_TASK REQUIREMENTS_
Copy out each line of the material in which the word "repair" appears.

::::::::::

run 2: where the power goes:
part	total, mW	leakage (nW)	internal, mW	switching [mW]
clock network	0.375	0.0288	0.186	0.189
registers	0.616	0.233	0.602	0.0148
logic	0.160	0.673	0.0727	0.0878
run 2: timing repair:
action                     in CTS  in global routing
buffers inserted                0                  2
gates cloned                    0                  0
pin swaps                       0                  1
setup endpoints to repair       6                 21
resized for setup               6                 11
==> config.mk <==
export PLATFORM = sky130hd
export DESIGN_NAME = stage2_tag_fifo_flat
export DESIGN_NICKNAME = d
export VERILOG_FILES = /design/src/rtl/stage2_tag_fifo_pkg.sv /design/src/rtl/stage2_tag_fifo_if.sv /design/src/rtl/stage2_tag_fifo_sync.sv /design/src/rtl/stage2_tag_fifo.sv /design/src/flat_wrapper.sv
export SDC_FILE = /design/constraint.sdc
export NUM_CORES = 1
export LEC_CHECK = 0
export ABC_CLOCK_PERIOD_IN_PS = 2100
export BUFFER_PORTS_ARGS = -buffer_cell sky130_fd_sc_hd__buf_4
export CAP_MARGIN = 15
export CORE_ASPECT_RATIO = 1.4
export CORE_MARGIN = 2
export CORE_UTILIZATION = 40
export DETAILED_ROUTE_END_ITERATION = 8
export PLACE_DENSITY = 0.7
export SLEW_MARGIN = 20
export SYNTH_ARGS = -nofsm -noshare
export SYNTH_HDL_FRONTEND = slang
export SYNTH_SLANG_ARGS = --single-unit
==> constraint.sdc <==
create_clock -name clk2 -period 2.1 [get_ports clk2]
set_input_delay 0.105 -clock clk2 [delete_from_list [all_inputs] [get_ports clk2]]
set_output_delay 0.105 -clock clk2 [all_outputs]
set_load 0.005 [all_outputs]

::::::::::

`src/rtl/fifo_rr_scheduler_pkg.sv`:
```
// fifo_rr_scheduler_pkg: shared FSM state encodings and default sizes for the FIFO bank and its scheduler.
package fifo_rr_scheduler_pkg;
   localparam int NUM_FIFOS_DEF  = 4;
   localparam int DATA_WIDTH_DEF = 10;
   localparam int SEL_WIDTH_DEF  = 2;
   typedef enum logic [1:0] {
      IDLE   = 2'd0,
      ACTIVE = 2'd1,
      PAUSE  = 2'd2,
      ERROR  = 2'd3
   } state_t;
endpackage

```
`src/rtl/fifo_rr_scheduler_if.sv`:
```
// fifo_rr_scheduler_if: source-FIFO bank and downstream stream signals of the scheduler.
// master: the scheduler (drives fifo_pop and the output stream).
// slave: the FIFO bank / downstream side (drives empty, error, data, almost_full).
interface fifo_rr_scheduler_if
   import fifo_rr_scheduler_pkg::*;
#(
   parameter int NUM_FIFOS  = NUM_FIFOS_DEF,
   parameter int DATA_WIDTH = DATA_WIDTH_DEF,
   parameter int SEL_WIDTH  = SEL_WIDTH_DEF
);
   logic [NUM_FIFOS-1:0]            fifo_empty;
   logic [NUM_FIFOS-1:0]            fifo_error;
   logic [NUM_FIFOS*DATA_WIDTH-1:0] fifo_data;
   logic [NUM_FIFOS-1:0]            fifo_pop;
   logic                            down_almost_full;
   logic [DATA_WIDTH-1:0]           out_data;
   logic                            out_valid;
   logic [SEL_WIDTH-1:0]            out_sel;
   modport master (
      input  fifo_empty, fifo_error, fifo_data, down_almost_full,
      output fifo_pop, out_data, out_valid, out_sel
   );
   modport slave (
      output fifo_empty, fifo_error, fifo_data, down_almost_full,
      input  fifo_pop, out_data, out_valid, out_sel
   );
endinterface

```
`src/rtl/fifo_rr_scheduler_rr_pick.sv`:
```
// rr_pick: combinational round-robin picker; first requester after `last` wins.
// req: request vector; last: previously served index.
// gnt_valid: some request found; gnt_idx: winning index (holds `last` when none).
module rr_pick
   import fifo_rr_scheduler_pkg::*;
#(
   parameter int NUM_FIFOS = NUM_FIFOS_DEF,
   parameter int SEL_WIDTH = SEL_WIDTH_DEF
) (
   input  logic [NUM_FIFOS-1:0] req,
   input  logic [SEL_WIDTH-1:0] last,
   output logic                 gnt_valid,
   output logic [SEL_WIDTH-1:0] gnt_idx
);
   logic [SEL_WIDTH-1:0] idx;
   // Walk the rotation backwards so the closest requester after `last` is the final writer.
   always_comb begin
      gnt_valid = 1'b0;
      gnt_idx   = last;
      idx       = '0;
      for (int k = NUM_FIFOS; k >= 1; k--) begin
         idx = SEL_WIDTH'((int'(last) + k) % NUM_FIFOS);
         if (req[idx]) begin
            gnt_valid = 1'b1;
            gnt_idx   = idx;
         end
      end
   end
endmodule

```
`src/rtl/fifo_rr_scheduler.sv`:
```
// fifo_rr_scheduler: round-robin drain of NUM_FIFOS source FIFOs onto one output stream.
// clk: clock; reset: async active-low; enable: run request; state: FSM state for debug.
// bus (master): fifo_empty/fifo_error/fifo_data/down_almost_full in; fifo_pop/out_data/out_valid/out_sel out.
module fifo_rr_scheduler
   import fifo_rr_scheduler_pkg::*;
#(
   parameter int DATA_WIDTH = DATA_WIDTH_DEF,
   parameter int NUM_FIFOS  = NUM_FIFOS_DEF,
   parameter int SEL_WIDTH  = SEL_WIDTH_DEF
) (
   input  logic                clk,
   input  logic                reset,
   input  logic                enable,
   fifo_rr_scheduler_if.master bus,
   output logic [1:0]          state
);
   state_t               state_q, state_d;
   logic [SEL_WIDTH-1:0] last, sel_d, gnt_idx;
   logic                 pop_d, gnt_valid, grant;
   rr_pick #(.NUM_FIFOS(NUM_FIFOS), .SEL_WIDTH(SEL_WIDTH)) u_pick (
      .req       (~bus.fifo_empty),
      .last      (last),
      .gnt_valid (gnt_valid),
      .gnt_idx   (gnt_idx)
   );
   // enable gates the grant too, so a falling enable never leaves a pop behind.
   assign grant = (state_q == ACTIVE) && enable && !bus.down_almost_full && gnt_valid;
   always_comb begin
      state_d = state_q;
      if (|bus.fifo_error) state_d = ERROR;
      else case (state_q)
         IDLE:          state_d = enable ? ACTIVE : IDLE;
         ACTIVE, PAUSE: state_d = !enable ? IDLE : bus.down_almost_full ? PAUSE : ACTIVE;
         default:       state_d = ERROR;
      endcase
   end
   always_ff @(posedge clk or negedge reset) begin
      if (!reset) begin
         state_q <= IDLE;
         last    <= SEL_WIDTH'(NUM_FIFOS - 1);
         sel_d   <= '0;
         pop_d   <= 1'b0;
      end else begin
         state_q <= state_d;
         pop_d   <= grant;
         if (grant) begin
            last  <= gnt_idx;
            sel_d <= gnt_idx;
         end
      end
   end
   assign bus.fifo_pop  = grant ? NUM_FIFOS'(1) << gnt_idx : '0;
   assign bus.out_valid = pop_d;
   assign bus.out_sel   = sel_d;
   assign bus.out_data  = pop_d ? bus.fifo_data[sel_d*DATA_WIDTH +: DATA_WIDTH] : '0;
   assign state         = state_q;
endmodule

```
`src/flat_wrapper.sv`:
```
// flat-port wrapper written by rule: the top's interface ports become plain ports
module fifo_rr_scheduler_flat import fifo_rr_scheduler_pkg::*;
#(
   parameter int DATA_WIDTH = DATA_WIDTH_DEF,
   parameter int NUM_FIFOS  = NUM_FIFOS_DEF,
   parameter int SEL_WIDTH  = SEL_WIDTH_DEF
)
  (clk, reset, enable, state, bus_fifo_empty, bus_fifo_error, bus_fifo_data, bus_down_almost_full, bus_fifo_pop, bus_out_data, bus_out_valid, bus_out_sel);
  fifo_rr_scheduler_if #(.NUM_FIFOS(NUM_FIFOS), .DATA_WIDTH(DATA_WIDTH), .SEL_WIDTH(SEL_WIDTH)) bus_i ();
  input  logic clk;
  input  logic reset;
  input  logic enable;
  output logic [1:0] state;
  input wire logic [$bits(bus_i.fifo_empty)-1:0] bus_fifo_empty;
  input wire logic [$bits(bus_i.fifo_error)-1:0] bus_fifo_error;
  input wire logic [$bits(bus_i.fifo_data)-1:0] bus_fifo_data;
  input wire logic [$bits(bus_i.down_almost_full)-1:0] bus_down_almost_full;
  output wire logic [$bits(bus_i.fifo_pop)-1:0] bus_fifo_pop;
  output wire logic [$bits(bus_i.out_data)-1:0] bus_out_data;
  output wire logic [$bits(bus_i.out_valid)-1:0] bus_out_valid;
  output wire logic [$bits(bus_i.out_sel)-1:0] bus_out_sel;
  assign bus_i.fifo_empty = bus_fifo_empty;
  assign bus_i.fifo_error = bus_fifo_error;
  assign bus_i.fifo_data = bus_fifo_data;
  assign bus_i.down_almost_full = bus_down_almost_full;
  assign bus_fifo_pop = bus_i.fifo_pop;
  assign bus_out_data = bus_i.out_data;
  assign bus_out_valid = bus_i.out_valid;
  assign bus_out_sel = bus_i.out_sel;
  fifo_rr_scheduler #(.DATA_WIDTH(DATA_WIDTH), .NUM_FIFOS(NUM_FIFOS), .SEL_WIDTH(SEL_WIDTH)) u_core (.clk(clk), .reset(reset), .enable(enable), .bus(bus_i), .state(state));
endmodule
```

::::::::::

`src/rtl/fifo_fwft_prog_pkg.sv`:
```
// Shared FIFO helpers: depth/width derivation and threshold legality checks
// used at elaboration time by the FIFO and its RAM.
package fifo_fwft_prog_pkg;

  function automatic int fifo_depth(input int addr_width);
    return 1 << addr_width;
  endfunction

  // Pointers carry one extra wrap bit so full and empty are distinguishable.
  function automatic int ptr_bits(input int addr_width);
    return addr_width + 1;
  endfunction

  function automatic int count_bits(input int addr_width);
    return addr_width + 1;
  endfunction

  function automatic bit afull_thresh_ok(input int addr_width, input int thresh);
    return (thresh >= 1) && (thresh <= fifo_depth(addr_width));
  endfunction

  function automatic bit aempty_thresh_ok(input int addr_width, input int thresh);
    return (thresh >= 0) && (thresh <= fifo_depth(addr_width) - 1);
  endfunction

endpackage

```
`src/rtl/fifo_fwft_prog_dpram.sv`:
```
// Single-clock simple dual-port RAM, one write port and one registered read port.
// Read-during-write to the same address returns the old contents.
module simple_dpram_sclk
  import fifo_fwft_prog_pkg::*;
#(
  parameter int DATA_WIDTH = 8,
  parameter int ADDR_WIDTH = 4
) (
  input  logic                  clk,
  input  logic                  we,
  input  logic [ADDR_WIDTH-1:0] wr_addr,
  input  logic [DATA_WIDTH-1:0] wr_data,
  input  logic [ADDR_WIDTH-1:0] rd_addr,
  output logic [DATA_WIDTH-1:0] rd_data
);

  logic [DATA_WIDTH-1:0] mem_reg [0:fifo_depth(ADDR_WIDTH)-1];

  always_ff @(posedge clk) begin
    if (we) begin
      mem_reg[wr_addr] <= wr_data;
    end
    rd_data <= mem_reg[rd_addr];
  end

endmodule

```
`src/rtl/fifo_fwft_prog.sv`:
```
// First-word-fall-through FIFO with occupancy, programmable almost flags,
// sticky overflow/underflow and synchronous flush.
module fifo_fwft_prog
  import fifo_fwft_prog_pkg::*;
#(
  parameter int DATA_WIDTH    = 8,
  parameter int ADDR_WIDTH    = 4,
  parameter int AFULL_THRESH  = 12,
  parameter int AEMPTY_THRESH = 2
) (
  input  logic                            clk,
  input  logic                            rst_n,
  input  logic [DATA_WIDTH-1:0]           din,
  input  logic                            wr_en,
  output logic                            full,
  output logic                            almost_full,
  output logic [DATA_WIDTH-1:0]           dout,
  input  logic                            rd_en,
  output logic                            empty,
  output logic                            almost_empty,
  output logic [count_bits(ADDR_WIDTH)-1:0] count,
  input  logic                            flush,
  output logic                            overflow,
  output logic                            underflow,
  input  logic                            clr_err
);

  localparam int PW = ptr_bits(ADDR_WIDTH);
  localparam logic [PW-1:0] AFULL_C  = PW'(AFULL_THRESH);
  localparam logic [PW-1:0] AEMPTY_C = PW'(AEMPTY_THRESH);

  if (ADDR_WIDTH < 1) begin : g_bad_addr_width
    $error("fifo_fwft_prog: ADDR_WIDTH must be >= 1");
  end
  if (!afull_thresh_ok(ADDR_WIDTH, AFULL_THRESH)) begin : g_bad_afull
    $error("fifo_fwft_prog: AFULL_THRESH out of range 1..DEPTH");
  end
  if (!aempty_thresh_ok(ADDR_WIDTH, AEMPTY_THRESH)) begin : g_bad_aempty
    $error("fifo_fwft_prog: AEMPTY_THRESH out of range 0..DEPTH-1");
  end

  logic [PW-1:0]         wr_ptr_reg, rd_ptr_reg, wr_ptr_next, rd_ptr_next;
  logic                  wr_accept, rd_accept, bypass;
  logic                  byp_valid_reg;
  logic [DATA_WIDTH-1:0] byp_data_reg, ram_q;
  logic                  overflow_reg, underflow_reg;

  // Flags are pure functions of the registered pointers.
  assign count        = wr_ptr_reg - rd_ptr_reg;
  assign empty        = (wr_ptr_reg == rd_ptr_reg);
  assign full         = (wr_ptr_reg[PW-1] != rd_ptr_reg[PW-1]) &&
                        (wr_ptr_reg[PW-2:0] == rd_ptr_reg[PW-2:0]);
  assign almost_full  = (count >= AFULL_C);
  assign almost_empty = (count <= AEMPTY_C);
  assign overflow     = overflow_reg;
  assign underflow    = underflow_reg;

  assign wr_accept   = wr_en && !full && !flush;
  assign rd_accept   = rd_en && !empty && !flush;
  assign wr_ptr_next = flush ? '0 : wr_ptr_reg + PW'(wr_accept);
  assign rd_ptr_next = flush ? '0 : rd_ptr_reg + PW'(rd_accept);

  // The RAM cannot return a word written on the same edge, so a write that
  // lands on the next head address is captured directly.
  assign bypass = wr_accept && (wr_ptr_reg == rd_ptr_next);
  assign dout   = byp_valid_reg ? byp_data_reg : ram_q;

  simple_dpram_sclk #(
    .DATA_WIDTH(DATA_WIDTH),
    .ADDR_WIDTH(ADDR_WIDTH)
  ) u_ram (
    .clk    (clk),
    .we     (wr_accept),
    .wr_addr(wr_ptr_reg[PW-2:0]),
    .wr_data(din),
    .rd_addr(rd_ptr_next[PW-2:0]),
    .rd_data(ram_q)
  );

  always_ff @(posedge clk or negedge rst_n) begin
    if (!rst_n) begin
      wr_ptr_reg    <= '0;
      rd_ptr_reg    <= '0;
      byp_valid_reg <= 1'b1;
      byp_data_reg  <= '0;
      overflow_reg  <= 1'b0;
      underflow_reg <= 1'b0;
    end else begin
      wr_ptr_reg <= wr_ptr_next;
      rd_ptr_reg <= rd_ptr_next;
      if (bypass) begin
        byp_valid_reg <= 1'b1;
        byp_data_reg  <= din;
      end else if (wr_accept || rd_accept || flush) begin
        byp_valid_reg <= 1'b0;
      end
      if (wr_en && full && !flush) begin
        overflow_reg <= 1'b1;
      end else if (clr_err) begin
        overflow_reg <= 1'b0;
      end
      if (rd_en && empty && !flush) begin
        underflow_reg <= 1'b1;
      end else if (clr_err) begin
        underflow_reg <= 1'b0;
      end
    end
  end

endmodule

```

::::::::::

_SOLUTION BELOW_
run 2: timing repair:
setup endpoints to repair       6                 21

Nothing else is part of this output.